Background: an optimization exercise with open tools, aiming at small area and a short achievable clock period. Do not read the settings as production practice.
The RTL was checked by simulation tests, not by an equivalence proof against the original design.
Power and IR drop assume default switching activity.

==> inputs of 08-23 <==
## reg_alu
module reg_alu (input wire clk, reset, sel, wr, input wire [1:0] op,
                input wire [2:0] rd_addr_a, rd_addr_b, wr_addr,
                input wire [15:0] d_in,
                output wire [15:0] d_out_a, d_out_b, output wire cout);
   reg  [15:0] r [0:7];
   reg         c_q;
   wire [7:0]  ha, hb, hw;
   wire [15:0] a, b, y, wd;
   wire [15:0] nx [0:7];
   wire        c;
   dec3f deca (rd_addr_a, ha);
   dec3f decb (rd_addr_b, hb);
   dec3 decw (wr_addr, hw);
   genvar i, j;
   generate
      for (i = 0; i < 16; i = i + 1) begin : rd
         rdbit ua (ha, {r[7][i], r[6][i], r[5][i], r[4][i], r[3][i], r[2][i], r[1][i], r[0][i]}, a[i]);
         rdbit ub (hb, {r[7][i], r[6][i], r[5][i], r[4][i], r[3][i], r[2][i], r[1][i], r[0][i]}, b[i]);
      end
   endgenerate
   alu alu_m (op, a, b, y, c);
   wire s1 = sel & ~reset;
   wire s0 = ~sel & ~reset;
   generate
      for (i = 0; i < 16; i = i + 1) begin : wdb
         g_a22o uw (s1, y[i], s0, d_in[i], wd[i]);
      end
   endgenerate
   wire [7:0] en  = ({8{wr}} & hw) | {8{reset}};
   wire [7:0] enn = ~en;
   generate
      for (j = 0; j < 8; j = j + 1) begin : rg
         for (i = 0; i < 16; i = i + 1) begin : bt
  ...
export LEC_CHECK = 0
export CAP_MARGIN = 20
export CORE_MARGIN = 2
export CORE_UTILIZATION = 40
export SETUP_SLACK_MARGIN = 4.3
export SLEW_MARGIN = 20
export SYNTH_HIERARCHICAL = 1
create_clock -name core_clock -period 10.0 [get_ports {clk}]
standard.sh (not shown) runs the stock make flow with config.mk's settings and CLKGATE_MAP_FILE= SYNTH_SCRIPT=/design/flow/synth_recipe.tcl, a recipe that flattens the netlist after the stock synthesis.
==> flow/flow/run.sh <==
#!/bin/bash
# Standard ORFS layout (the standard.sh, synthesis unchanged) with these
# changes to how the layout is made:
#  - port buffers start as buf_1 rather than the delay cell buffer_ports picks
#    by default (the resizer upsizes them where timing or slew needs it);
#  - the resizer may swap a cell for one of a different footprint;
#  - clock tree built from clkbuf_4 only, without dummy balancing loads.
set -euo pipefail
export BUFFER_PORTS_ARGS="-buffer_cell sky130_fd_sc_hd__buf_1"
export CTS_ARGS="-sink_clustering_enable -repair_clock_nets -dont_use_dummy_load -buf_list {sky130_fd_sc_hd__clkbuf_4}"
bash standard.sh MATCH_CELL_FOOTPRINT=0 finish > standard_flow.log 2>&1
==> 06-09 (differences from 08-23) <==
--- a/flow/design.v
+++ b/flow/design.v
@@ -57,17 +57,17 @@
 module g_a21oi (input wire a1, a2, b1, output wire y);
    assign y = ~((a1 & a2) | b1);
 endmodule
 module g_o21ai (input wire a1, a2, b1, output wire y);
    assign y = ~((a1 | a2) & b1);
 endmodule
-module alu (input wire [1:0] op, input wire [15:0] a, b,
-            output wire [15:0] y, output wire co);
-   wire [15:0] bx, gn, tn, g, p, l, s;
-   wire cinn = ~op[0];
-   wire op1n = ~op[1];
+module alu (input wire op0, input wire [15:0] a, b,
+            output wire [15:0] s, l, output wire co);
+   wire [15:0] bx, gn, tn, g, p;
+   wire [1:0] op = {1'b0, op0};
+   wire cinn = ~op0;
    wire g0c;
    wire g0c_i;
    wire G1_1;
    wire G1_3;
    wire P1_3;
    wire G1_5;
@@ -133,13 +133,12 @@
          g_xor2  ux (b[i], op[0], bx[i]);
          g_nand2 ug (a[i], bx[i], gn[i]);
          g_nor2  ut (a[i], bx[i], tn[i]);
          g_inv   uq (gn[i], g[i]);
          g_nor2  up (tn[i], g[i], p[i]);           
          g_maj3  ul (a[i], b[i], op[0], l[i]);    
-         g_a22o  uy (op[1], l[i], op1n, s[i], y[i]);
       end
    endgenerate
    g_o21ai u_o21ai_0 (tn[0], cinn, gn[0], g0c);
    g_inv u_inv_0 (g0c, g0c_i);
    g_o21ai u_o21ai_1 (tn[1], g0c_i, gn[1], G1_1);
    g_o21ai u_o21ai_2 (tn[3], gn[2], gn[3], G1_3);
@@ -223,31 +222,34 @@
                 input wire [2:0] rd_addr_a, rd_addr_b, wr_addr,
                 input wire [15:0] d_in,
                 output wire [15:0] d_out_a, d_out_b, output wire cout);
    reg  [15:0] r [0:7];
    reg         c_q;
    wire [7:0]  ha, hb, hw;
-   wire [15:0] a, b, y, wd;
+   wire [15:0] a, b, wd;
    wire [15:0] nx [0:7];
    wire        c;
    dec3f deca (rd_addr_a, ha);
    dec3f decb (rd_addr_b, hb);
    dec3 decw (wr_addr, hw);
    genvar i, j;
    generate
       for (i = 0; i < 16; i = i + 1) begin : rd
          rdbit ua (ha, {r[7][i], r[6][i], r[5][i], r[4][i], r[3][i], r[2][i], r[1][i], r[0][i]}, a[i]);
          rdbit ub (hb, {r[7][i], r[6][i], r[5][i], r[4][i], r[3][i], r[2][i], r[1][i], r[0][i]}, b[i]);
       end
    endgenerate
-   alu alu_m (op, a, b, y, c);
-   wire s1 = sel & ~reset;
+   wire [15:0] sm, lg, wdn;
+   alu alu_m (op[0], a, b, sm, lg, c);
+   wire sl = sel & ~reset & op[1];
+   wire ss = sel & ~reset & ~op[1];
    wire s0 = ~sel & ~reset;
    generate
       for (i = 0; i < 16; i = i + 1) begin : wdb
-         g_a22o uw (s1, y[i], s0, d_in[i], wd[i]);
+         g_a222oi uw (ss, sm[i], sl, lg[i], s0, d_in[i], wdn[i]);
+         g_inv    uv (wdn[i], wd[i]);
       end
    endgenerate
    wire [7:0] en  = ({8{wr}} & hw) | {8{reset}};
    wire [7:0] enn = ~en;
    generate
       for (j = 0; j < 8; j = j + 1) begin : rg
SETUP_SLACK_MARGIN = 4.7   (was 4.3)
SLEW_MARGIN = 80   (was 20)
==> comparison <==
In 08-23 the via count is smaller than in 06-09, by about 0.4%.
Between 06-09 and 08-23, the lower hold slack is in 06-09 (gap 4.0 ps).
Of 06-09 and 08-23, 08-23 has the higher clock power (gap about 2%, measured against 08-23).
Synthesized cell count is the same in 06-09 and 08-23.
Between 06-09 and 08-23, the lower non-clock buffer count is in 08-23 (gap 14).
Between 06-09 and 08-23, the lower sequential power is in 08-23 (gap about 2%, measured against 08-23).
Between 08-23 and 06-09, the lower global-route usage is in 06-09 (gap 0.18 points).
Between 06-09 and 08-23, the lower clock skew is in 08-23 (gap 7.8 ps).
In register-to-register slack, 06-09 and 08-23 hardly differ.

---

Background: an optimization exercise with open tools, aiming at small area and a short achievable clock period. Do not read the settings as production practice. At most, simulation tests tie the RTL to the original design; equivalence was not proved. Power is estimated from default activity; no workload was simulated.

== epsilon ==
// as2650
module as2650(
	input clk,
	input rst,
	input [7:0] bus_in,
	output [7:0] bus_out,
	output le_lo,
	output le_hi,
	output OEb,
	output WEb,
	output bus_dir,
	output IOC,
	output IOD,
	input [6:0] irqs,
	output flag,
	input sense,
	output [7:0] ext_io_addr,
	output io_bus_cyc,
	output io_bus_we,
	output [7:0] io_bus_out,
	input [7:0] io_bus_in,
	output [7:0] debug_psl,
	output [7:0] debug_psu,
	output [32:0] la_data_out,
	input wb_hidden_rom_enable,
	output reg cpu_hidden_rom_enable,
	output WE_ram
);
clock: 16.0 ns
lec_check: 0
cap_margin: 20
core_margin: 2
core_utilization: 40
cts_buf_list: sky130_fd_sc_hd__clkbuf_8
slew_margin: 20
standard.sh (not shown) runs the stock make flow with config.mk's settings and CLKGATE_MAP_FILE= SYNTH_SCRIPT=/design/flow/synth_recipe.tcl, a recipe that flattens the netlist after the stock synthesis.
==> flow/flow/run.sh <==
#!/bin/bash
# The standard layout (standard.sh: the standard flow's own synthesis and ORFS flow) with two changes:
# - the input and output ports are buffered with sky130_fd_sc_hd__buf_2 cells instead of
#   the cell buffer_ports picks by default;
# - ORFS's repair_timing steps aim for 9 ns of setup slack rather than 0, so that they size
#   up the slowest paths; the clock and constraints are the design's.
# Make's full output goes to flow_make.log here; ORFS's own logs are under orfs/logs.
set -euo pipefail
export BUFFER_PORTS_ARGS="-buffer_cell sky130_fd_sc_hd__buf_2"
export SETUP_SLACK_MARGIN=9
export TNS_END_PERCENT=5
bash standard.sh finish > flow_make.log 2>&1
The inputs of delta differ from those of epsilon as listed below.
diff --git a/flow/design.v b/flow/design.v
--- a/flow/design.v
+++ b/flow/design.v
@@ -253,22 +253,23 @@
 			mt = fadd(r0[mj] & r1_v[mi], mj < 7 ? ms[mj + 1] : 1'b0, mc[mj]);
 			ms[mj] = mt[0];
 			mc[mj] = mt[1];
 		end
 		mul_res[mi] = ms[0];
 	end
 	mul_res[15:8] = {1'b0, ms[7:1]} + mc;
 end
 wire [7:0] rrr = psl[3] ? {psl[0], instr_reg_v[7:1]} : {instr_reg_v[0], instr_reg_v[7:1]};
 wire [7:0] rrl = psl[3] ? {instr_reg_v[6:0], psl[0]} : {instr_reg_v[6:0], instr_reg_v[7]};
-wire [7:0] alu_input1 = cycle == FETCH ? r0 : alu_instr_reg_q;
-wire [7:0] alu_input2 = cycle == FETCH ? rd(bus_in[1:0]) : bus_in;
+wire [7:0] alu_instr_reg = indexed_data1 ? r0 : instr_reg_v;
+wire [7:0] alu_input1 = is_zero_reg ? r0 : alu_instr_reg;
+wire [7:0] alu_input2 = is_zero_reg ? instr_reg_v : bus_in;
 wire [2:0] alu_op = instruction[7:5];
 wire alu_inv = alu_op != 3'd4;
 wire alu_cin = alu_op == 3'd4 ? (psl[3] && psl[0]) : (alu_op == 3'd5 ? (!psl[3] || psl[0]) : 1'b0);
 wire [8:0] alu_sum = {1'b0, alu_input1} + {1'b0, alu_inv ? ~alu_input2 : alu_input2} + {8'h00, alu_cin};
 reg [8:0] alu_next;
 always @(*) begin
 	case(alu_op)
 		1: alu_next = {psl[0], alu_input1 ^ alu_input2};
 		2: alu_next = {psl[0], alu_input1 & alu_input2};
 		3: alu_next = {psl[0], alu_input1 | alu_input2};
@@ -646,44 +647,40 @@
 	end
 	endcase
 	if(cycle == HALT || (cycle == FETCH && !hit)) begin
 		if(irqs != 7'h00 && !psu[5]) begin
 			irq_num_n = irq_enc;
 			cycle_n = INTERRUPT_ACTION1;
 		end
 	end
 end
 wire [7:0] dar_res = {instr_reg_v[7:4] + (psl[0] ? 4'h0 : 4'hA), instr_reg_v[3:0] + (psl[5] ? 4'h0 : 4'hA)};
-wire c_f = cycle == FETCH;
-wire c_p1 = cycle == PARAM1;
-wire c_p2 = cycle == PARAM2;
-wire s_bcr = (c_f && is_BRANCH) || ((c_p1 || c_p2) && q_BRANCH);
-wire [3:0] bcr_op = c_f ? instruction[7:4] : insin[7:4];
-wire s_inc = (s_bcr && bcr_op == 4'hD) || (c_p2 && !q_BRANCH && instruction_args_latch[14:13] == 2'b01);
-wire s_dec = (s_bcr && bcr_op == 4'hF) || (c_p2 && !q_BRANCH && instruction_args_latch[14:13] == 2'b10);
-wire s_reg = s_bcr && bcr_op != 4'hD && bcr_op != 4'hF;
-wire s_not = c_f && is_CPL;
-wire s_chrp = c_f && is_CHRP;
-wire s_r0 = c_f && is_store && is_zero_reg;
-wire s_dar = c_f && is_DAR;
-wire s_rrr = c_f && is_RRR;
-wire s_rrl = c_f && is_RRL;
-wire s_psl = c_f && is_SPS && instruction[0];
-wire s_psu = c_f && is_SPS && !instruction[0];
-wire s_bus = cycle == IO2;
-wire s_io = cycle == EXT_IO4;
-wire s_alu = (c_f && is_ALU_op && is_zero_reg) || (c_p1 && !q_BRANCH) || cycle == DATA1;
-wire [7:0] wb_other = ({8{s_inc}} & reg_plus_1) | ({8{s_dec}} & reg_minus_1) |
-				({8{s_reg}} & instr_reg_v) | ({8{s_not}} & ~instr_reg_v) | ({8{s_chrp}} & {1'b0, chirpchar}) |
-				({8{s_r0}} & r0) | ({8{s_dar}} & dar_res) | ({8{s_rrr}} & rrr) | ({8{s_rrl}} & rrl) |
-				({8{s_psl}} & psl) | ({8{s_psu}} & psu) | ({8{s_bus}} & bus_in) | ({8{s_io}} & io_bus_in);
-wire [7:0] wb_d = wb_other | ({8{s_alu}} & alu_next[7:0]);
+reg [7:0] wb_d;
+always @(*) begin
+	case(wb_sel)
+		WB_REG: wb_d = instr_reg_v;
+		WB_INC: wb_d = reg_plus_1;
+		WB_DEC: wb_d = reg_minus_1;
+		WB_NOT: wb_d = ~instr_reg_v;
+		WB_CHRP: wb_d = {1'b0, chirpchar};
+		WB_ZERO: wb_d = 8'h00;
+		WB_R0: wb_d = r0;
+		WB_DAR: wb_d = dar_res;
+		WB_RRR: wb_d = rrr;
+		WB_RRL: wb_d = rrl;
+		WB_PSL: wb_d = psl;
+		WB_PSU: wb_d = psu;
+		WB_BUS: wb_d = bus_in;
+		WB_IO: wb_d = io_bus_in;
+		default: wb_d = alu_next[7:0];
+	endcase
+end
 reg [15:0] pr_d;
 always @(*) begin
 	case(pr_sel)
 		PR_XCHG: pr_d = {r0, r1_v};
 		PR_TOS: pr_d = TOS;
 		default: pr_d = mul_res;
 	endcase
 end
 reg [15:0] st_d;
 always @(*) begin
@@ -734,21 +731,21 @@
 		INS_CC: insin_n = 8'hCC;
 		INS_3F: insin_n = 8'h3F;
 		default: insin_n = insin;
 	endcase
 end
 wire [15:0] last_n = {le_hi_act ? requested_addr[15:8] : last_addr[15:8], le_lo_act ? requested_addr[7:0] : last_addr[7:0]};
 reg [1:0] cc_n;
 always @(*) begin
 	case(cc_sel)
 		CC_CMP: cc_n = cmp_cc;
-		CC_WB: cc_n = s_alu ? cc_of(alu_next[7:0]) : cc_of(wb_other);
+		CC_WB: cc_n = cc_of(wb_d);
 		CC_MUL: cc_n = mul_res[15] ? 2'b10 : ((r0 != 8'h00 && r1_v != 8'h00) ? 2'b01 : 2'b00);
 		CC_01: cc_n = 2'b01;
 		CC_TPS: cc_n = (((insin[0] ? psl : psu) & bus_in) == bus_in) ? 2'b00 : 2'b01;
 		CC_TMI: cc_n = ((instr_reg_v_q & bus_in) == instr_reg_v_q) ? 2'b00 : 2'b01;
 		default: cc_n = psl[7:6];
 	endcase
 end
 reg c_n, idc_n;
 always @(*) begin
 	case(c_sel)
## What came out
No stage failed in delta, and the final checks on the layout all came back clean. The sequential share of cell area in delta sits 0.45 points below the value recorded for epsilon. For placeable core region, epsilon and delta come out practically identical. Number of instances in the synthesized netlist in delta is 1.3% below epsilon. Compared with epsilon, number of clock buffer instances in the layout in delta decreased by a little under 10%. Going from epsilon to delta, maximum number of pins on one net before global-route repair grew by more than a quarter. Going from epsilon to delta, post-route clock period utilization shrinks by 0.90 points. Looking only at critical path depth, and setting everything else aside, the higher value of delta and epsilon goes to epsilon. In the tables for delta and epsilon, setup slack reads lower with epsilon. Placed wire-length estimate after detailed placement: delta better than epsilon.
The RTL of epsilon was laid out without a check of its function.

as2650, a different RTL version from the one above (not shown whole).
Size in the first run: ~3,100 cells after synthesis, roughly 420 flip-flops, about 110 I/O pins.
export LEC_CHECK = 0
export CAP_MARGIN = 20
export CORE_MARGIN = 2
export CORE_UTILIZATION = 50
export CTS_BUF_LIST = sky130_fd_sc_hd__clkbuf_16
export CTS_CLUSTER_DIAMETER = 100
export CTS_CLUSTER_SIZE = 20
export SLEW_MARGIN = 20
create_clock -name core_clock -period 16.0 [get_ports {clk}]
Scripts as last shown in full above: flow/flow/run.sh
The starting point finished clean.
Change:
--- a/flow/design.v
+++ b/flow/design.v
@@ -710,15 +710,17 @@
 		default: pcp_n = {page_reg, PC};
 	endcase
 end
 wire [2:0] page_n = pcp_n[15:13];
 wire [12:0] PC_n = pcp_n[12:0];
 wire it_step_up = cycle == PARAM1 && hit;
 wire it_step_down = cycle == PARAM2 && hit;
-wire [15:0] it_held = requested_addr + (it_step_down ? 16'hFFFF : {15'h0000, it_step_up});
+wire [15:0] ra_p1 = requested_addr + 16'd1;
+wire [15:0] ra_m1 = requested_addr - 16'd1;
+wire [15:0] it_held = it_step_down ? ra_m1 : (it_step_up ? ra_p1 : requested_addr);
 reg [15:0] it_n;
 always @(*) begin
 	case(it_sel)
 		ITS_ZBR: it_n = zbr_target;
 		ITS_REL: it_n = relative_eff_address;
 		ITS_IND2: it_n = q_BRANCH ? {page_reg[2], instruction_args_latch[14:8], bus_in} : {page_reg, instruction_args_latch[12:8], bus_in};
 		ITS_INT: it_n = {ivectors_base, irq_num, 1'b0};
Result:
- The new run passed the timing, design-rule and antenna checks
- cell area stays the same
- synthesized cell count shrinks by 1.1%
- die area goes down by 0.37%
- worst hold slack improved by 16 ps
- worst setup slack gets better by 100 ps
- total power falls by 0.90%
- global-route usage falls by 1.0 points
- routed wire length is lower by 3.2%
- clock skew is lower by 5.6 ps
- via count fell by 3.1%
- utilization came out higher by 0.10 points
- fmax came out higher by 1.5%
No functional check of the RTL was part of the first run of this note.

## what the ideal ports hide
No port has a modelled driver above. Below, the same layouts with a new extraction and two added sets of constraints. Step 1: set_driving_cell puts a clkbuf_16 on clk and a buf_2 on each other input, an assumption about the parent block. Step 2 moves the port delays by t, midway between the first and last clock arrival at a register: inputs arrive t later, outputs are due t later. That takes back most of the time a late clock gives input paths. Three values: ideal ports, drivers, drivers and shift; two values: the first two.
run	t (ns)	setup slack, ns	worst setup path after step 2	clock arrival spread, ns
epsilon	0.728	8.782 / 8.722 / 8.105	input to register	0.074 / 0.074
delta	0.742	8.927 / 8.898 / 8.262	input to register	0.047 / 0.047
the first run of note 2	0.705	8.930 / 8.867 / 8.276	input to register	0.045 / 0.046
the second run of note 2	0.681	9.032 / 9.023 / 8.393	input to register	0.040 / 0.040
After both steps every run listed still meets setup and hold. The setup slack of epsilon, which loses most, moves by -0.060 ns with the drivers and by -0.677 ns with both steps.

Problem to solve: Within the material above, transcribe exactly the lines that run from the line holding "assign y = ~((a1 & a2) | b1);" through the line holding "(b[i], op[0], bx[i]);".

Your solution:
    assign y = ~((a1 & a2) | b1);
 endmodule
 module g_o21ai (input wire a1, a2, b1, output wire y);
    assign y = ~((a1 | a2) & b1);
 endmodule
-module alu (input wire [1:0] op, input wire [15:0] a, b,
-            output wire [15:0] y, output wire co);
-   wire [15:0] bx, gn, tn, g, p, l, s;
-   wire cinn = ~op[0];
-   wire op1n = ~op[1];
+module alu (input wire op0, input wire [15:0] a, b,
+            output wire [15:0] s, l, output wire co);
+   wire [15:0] bx, gn, tn, g, p;
+   wire [1:0] op = {1'b0, op0};
+   wire cinn = ~op0;
    wire g0c;
    wire g0c_i;
    wire G1_1;
    wire G1_3;
    wire P1_3;
    wire G1_5;
@@ -133,13 +133,12 @@
          g_xor2  ux (b[i], op[0], bx[i]);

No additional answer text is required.